» TASK INPUT:

$ cat src/hdl/uule_pkg.sv
// uule_pkg: shared types, constants and the character mapping of the line encoder
// no dependencies; imported by every module of the block

package uule_pkg;

    localparam int DEF_MAX_LINE_BYTES = 45;
    localparam int LINE_CAP           = 45;   // bytes per line, keeps a line within 64 chars
    localparam int CNT_W              = 6;    // byte count and line length width
    localparam int CFG_IDX_W          = 1;
    localparam int CFG_DATA_W         = 6;

    localparam logic [CFG_IDX_W-1:0] CFG_LINE_BYTES    = 1'b0;
    localparam logic [CFG_IDX_W-1:0] CFG_ZERO_AS_SPACE = 1'b1;

    localparam logic [7:0] NEWLINE_CHAR = 8'h0A;
    localparam logic [7:0] BACKQUOTE    = 8'h60;
    localparam logic [7:0] SPACE_CHAR   = 8'h20;

    typedef enum logic [2:0] {
        ST_IDLE,
        ST_LEN,
        ST_RD,
        ST_CH,
        ST_NL,
        ST_ZLEN,
        ST_ZNL
    } t_state;

    typedef struct packed {
        logic             idle;
        logic [CNT_W-1:0] count;
    } t_ctrl_stat;

    // six-bit value to printable character
    function automatic logic [7:0] enc_char(input logic [5:0] v, input logic zsp);
        logic [7:0] c;
        if (v == 6'd0) begin
            c = zsp ? SPACE_CHAR : BACKQUOTE;
        end else begin
            c = {2'b00, v} + SPACE_CHAR;
        end
        return c;
    endfunction

endpackage

$ cat src/hdl/uule_line_mem.sv
// uule_line_mem: line buffer, one write port and one registered read port
// depends on uule_pkg

module uule_line_mem
    import uule_pkg::*;
#(
    parameter int DEPTH = DEF_MAX_LINE_BYTES
) (
    input  logic                     i_clk,
    input  logic                     i_we,
    input  logic [$clog2(DEPTH)-1:0] i_waddr,
    input  logic [7:0]               i_wdata,
    input  logic                     i_re,
    input  logic [$clog2(DEPTH)-1:0] i_raddr,
    output logic [7:0]               o_rdata
);

    logic [7:0] mem [DEPTH];
    logic [7:0] r_rdata;

    always_ff @(posedge i_clk) begin
        if (i_we) begin
            mem[i_waddr] <= i_wdata;
        end
    end

    always_ff @(posedge i_clk) begin
        if (i_re) begin
            r_rdata <= mem[i_raddr];
        end
    end

    assign o_rdata = r_rdata;

endmodule

$ cat src/hdl/uule_ctrl.sv
// uule_ctrl: byte collection and line sequencer, reads the buffer back in groups of three
// depends on uule_pkg; drives uule_line_mem

module uule_ctrl
    import uule_pkg::*;
#(
    parameter int MAX_LINE_BYTES = DEF_MAX_LINE_BYTES
) (
    input  logic                              i_clk,
    input  logic                              i_rst_n,
    input  logic                              i_valid,
    input  logic [7:0]                        i_byte,
    input  logic                              i_eos,
    output t_ctrl_stat                        o_status,
    input  logic [CNT_W-1:0]                  i_line_bytes,
    input  logic                              i_zero_as_space,
    output logic                              o_mem_we,
    output logic [$clog2(MAX_LINE_BYTES)-1:0] o_mem_waddr,
    output logic [7:0]                        o_mem_wdata,
    output logic                              o_mem_re,
    output logic [$clog2(MAX_LINE_BYTES)-1:0] o_mem_raddr,
    input  logic [7:0]                        i_mem_rdata,
    output logic                              o_out_valid,
    input  logic                              i_out_ready,
    output logic [7:0]                        o_out_char,
    output logic                              o_out_last
);

    localparam int AW  = $clog2(MAX_LINE_BYTES);
    localparam int CAP = (MAX_LINE_BYTES < LINE_CAP) ? MAX_LINE_BYTES : LINE_CAP;

    t_state           r_state, n_state;
    logic [CNT_W-1:0] r_count, n_count;
    logic [CNT_W-1:0] r_len, n_len;
    logic             r_last, n_last;
    logic [CNT_W-1:0] r_ptr, n_ptr;
    logic [1:0]       r_sub, n_sub;
    logic [23:0]      r_grp, n_grp;
    logic             r_pend, n_pend;
    logic             r_pend_zero, n_pend_zero;

    logic             accept;
    logic             room;
    logic [CNT_W-1:0] eff;
    logic [CNT_W-1:0] count_inc;
    logic [5:0]       sextet;
    logic             in_line;

    // effective line length: zero means one, capped at the smaller of the buffer size and LINE_CAP
    always_comb begin
        if (i_line_bytes == '0) begin
            eff = CNT_W'(1);
        end else if (i_line_bytes > CNT_W'(CAP)) begin
            eff = CNT_W'(CAP);
        end else begin
            eff = i_line_bytes;
        end
    end

    assign accept    = i_valid && (r_state == ST_IDLE);
    assign room      = r_count < CNT_W'(MAX_LINE_BYTES);
    assign count_inc = room ? r_count + CNT_W'(1) : r_count;
    assign in_line   = r_ptr < r_len;

    assign o_mem_we    = accept && room;
    assign o_mem_waddr = r_count[AW-1:0];
    assign o_mem_wdata = i_byte;
    assign o_mem_raddr = r_ptr[AW-1:0];

    assign o_status.idle  = (r_state == ST_IDLE);
    assign o_status.count = r_count;

    always_comb begin
        case (r_sub)
            2'd0:    sextet = r_grp[23:18];
            2'd1:    sextet = r_grp[17:12];
            2'd2:    sextet = r_grp[11:6];
            2'd3:    sextet = r_grp[5:0];
            default: sextet = r_grp[5:0];
        endcase
    end

    always_comb begin
        n_state     = r_state;
        n_count     = r_count;
        n_len       = r_len;
        n_last      = r_last;
        n_ptr       = r_ptr;
        n_sub       = r_sub;
        n_grp       = r_grp;
        n_pend      = 1'b0;
        n_pend_zero = r_pend_zero;
        o_mem_re    = 1'b0;
        o_out_valid = 1'b0;
        o_out_char  = NEWLINE_CHAR;
        o_out_last  = 1'b0;

        // read data lands in the cycle after its request
        if (r_pend) begin
            n_grp = {r_grp[15:0], (r_pend_zero ? 8'h00 : i_mem_rdata)};
        end

        case (r_state)
            ST_IDLE: begin
                if (accept) begin
                    n_len = count_inc;
                    if (count_inc >= eff || i_eos) begin
                        n_count = '0;
                        n_last  = i_eos;
                        n_state = ST_LEN;
                    end else begin
                        n_count = count_inc;
                    end
                end
            end
            ST_LEN: begin
                o_out_valid = 1'b1;
                o_out_char  = enc_char(r_len, i_zero_as_space);
                if (i_out_ready) begin
                    n_ptr   = '0;
                    n_sub   = '0;
                    n_state = ST_RD;
                end
            end
            ST_RD: begin
                // bytes past the end of the line pad as zero
                o_mem_re    = in_line;
                n_pend      = 1'b1;
                n_pend_zero = !in_line;
                n_ptr       = r_ptr + CNT_W'(1);
                n_sub       = r_sub + 2'd1;
                if (r_sub == 2'd2) begin
                    n_sub   = '0;
                    n_state = ST_CH;
                end
            end
            ST_CH: begin
                o_out_valid = !r_pend;
                o_out_char  = enc_char(sextet, i_zero_as_space);
                if (!r_pend && i_out_ready) begin
                    n_sub = r_sub + 2'd1;
                    if (r_sub == 2'd3) begin
                        n_sub   = '0;
                        n_state = in_line ? ST_RD : ST_NL;
                    end
                end
            end
            ST_NL: begin
                o_out_valid = 1'b1;
                o_out_last  = !r_last;
                if (i_out_ready) begin
                    n_state = r_last ? ST_ZLEN : ST_IDLE;
                end
            end
            ST_ZLEN: begin
                o_out_valid = 1'b1;
                o_out_char  = enc_char(6'd0, i_zero_as_space);
                if (i_out_ready) begin
                    n_state = ST_ZNL;
                end
            end
            ST_ZNL: begin
                o_out_valid = 1'b1;
                o_out_last  = 1'b1;
                if (i_out_ready) begin
                    n_state = ST_IDLE;
                end
            end
            default: begin
                n_state = ST_IDLE;
            end
        endcase
    end

    always_ff @(posedge i_clk) begin
        if (!i_rst_n) begin
            r_state <= ST_IDLE;
            r_count <= '0;
            r_pend  <= 1'b0;
        end else begin
            r_state <= n_state;
            r_count <= n_count;
            r_pend  <= n_pend;
        end
    end

    always_ff @(posedge i_clk) begin
        r_len       <= n_len;
        r_last      <= n_last;
        r_ptr       <= n_ptr;
        r_sub       <= n_sub;
        r_grp       <= n_grp;
        r_pend_zero <= n_pend_zero;
    end

endmodule

$ cat src/hdl/uuencode_line_encoder.sv
// uuencode_line_encoder: top level, configuration registers and output register
// depends on uule_pkg, uule_ctrl and uule_line_mem

// Raw bytes stream in one per item and collect in a line buffer memory. When the
// line is full (line_bytes, 1..45, zero taken as one) or a byte arrives with tlast
// set, the block sends one text line, one character per item: a length character,
// four characters for each group of three bytes (big-endian, short group padded
// with zeros) and a newline; after the final line of a stream a zero-length line
// follows. Output tlast marks the last character caused by one input item. A byte
// that completes no line leaves the block idle and ready for the next byte. To
// send a line, each group is read back from the buffer over its single read port
// one byte at a time through its registered read, then its four characters leave
// at one per cycle while the output register is not held by back-pressure; input
// is held off meanwhile. Configuration must be written only while the block is
// idle; the block itself does not enforce this.

module uuencode_line_encoder
    import uule_pkg::*;
#(
    parameter int MAX_LINE_BYTES = DEF_MAX_LINE_BYTES
) (
    input  logic                  i_clk,
    input  logic                  i_rst_n,
    // input bytes
    input  logic                  i_s_axis_tvalid,
    output logic                  o_s_axis_tready,
    input  logic [7:0]            i_s_axis_tdata,   // [7:0] data_byte
    input  logic                  i_s_axis_tlast,   // end_of_stream
    // encoded characters
    output logic                  o_m_axis_tvalid,
    input  logic                  i_m_axis_tready,
    output logic [7:0]            o_m_axis_tdata,   // [7:0] out_char
    output logic                  o_m_axis_tlast,   // run_last
    // configuration writes
    input  logic                  i_cfg_valid,
    output logic                  o_cfg_ready,
    input  logic [CFG_IDX_W-1:0]  i_cfg_index,
    input  logic [CFG_DATA_W-1:0] i_cfg_data
);

    localparam int AW  = $clog2(MAX_LINE_BYTES);
    localparam int CAP = (MAX_LINE_BYTES < LINE_CAP) ? MAX_LINE_BYTES : LINE_CAP;

    // configuration registers
    logic [CNT_W-1:0] r_line_bytes;
    logic             r_zero_as_space;

    // output register between the sequencer and the stream
    logic             r_out_valid;
    logic [7:0]       r_out_char;
    logic             r_out_last;

    t_ctrl_stat       ctrl_stat;
    logic             mem_we;
    logic [AW-1:0]    mem_waddr;
    logic [7:0]       mem_wdata;
    logic             mem_re;
    logic [AW-1:0]    mem_raddr;
    logic [7:0]       mem_rdata;
    logic             seq_valid;
    logic             seq_ready;
    logic [7:0]       seq_char;
    logic             seq_last;

    assign o_cfg_ready = 1'b1;

    always_ff @(posedge i_clk) begin
        if (!i_rst_n) begin
            r_line_bytes    <= CNT_W'(LINE_CAP);
            r_zero_as_space <= 1'b0;
        end else if (i_cfg_valid) begin
            case (i_cfg_index)
                CFG_LINE_BYTES:    r_line_bytes    <= i_cfg_data[CNT_W-1:0];
                CFG_ZERO_AS_SPACE: r_zero_as_space <= i_cfg_data[0];
                default: ;
            endcase
        end
    end

    // the sequencer may load a new character whenever the register drains
    assign seq_ready = !r_out_valid || i_m_axis_tready;

    always_ff @(posedge i_clk) begin
        if (!i_rst_n) begin
            r_out_valid <= 1'b0;
        end else if (seq_ready) begin
            r_out_valid <= seq_valid;
        end
    end

    always_ff @(posedge i_clk) begin
        if (seq_ready && seq_valid) begin
            r_out_char <= seq_char;
            r_out_last <= seq_last;
        end
    end

    assign o_m_axis_tvalid = r_out_valid;
    assign o_m_axis_tdata  = r_out_char;
    assign o_m_axis_tlast  = r_out_last;
    assign o_s_axis_tready = ctrl_stat.idle;

    uule_ctrl #(
        .MAX_LINE_BYTES (MAX_LINE_BYTES)
    ) u_ctrl (
        .i_clk           (i_clk),
        .i_rst_n         (i_rst_n),
        .i_valid         (i_s_axis_tvalid),
        .i_byte          (i_s_axis_tdata),
        .i_eos           (i_s_axis_tlast),
        .o_status        (ctrl_stat),
        .i_line_bytes    (r_line_bytes),
        .i_zero_as_space (r_zero_as_space),
        .o_mem_we        (mem_we),
        .o_mem_waddr     (mem_waddr),
        .o_mem_wdata     (mem_wdata),
        .o_mem_re        (mem_re),
        .o_mem_raddr     (mem_raddr),
        .i_mem_rdata     (mem_rdata),
        .o_out_valid     (seq_valid),
        .i_out_ready     (seq_ready),
        .o_out_char      (seq_char),
        .o_out_last      (seq_last)
    );

    uule_line_mem #(
        .DEPTH (MAX_LINE_BYTES)
    ) u_line_mem (
        .i_clk   (i_clk),
        .i_we    (mem_we),
        .i_waddr (mem_waddr),
        .i_wdata (mem_wdata),
        .i_re    (mem_re),
        .i_raddr (mem_raddr),
        .o_rdata (mem_rdata)
    );

`ifndef ASSERT_OFF
    // every run of characters closes with a newline
    a_last_is_newline: assert property (@(posedge i_clk) disable iff (!i_rst_n)
        (o_m_axis_tvalid && o_m_axis_tlast) |-> (o_m_axis_tdata == NEWLINE_CHAR))
        else $error("run closed by a character other than newline");

    // a waiting character that does not close its run means a line is still in progress
    a_busy_mid_line: assert property (@(posedge i_clk) disable iff (!i_rst_n)
        (o_m_axis_tvalid && !o_m_axis_tlast) |-> !o_s_axis_tready)
        else $error("input taken while a line is still being sent");

    // between lines the buffer never holds a full line
    a_count_below_cap: assert property (@(posedge i_clk) disable iff (!i_rst_n)
        ctrl_stat.idle |-> (ctrl_stat.count < CNT_W'(CAP)))
        else $error("byte count reached the line capacity while idle");
`endif

endmodule

$ cat config.mk
export PLATFORM = sky130hd
export DESIGN_NAME = uuencode_line_encoder
export DESIGN_NICKNAME = d
export VERILOG_FILES = /design/src/hdl/uule_pkg.sv /design/src/hdl/uule_line_mem.sv /design/src/hdl/uule_ctrl.sv /design/src/hdl/uuencode_line_encoder.sv
export SDC_FILE = /design/constraint.sdc
export NUM_CORES = 1
export LEC_CHECK = 0
export ABC_AREA = 1
export BUFFER_PORTS_ARGS = -buffer_cell sky130_fd_sc_hd__buf_4
export CAP_MARGIN = 20
export CORE_AREA = 10 10 187 365
export CTS_CLUSTER_SIZE = 40
export DETAILED_ROUTE_END_ITERATION = 12
export DIE_AREA = 0 0 197 375
export GPL_TIMING_DRIVEN = 0
export MAX_ROUTING_LAYER = met4
export PLACE_DENSITY_LB_ADDON = 0.25
export SLEW_MARGIN = 20
export SYNTH_ARGS = -nofsm -noshare
export SYNTH_HDL_FRONTEND = slang
export SYNTH_SLANG_ARGS = --single-unit
$ cat constraint.sdc
create_clock -name i_clk -period 8 [get_ports i_clk]
set_input_delay 0.8 -clock i_clk [delete_from_list [all_inputs] [get_ports i_clk]]
set_output_delay 0.8 -clock i_clk [all_outputs]
set_load 0.01 [all_outputs]
Word-level counts from Yosys, hierarchy flattened:

Memories as Yosys holds them, arrays and structs flattened. A register that Yosys moved wholly into a read port is not among the register bits.
Index checks and enable logic that the tools add are counted.

* add/sub/neg operators: 5
* bitwise operators: 1
* reductions and logical operators: 25
* equality and inequality tests: 18
* order comparisons: 4
* mux-type cells: 34

Operator list (count)
* two-way mux 3 bit: 11
* two-way mux 6 bit: 5
* one-hot mux 6 bit (4 select lines): 1
* one-hot mux 8 bit (3 select lines): 1
* one-hot mux 3 bit (7 select lines): 1
* logical NOT 6 bit: 3
* two-way mux 8 bit: 2
* adder 6 x 6 -> 7 bit (second input constant): 2
* adder 6 x 1 -> 6 bit (second input constant): 2
* one-hot mux 6 bit (2 select lines): 1
* != test 2 x 1 -> 1 bit (second input constant): 5
* equality test 3 bit (second input constant): 3
* AND reduction 9 bit: 1
* two-way mux 2 bit: 4
* != test 2 bit (second input constant): 4
* AND reduction 2 bit: 4
* two-way mux 7 bit: 1
* equality test 3 x 2 -> 1 bit (second input constant): 2
* greater-or-equal comparator 6 bit: 1
* greater-than comparator 6 bit (second input constant): 1
* < comparator 6 bit: 1
* < comparator 6 bit (second input constant): 1
* one-hot mux 2 bit (3 select lines): 1
* AND reduction 3 bit: 2
* 15 further kinds: 27

* bits in writable memories: 360
* register bits: 67
* memories kept: 1

Memory list
* u_line_mem.mem: words 45, width 8, rd ports 1, clocked after Yosys merged registers in 1, write ports 1, RTL line uule_line_mem.sv:18 `logic [7:0] mem [DEPTH];`

Depth between registers and ports, before layout:

* depth in word-level cells: 8
* depth in mapped cells: 20

By module:

A second synthesis with hierarchy kept.

* cells, all modules: 1652
* area, all modules: 18661.6 um^2

By module, submodules not included
* uule_line_mem: area an instance 15034.4 um^2, seq. area each 11050.6 um^2, instances 1, cells each 1252
* uule_ctrl: area an instance 3019.1 um^2, seq. area each 1401.3 um^2, instances 1, cells each 344
* uuencode_line_encoder: area an instance 608.1 um^2, seq. area each 430.4 um^2, instances 1, cells each 56

Worst setup path after synthesis:

OpenSTA, ideal clock, no wires.

* path type: register to register
* start: register u_ctrl.r_count[1] (netlist: u_ctrl.o_mem_waddr[1])
* end: register u_ctrl.r_last, enable pin
* data required time: 7701 ps
* data arrival time: 2400 ps
* cell stages (with the launch flop): 16
* buffers on the path: 2
* setup slack: 5301 ps
* period minus slack after synthesis: 2699 ps
* setup time: 299 ps
* cells stage by stage: dfxtp_1 > buf_4 > clkinv_1 > ha_1 > o21ai_1 > nand2_1 > buf_4 > a21boi_0 > inv_1 > ha_1 > nand3_1 > nor2_1 > nand2_1 > nand2_1 > nand2_1 > nor2_1

* word-level cells in the longest chain between the ends: 5
* elaborated cells between the ends (all ways): 6

RTL lines
* start, declared: RTL line uule_ctrl.sv:33 `logic [CNT_W-1:0] r_count, n_count;`
* start signal, assigned: RTL line uule_ctrl.sv:182 `r_count <= n_count;`
* adder 6 x 1 -> 6 bit / < comparator 6 bit (equally long branches): RTL line uule_ctrl.sv:62, uule_ctrl.sv:61
* two-way mux 6 bit *: RTL line uule_ctrl.sv:62 `assign count_inc = room ? r_count + CNT_W'(1) : r_count;`
* named net u_ctrl.count_inc[4]: RTL line uule_ctrl.sv:45 `logic [CNT_W-1:0] count_inc;`
* greater-or-equal comparator 6 bit *: RTL line uule_ctrl.sv:107 `if (count_inc >= eff || i_eos) begin`
* logical OR 1 bit *: RTL line uule_ctrl.sv:107
* AND reduction 3 bit (no source line) *
* end signal, assigned: RTL line uule_ctrl.sv:189 `r_last <= n_last;`
* end, declared: RTL line uule_ctrl.sv:35 `logic r_last, n_last;`

The timed path passes the listed nets; every way through them passes the cells marked *.
A chain may end at the register's enable or synchronous reset.

Worst setup path in the final report:

* start: register u_ctrl.r_count[1] (netlist: u_ctrl.o_mem_waddr[1])
* end: register u_ctrl.r_state[2]

* word-level cells in the longest chain between the ends: 6
* elaborated cells between the ends (all ways): 7

RTL lines
* adder 6 x 1 -> 6 bit / < comparator 6 bit (equally long branches): RTL line uule_ctrl.sv:62, uule_ctrl.sv:61
* two-way mux 6 bit *: RTL line uule_ctrl.sv:62
* named net u_ctrl.count_inc[4]: RTL line uule_ctrl.sv:45
* greater-or-equal comparator 6 bit *: RTL line uule_ctrl.sv:107
* logical OR 1 bit *: RTL line uule_ctrl.sv:107
* != test 2 x 1 -> 1 bit (no source line) *
* AND reduction 9 bit (no source line) *
* end signal, assigned: RTL line uule_ctrl.sv:181 `r_state <= n_state;`
* end, declared: RTL line uule_ctrl.sv:32 `t_state r_state, n_state;`

Marks and branches as above.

» EXERCISE: Would you please repeat exactly the lines above, starting at the line with "(o_m_axis_tvalid && o_m_axis_tlast)" and stopping at the line with "a_count_below_cap: assert property", both included?

» ANSWER SPACE:
        (o_m_axis_tvalid && o_m_axis_tlast) |-> (o_m_axis_tdata == NEWLINE_CHAR))
        else $error("run closed by a character other than newline");

    // a waiting character that does not close its run means a line is still in progress
    a_busy_mid_line: assert property (@(posedge i_clk) disable iff (!i_rst_n)
        (o_m_axis_tvalid && !o_m_axis_tlast) |-> !o_s_axis_tready)
        else $error("input taken while a line is still being sent");

    // between lines the buffer never holds a full line
    a_count_below_cap: assert property (@(posedge i_clk) disable iff (!i_rst_n)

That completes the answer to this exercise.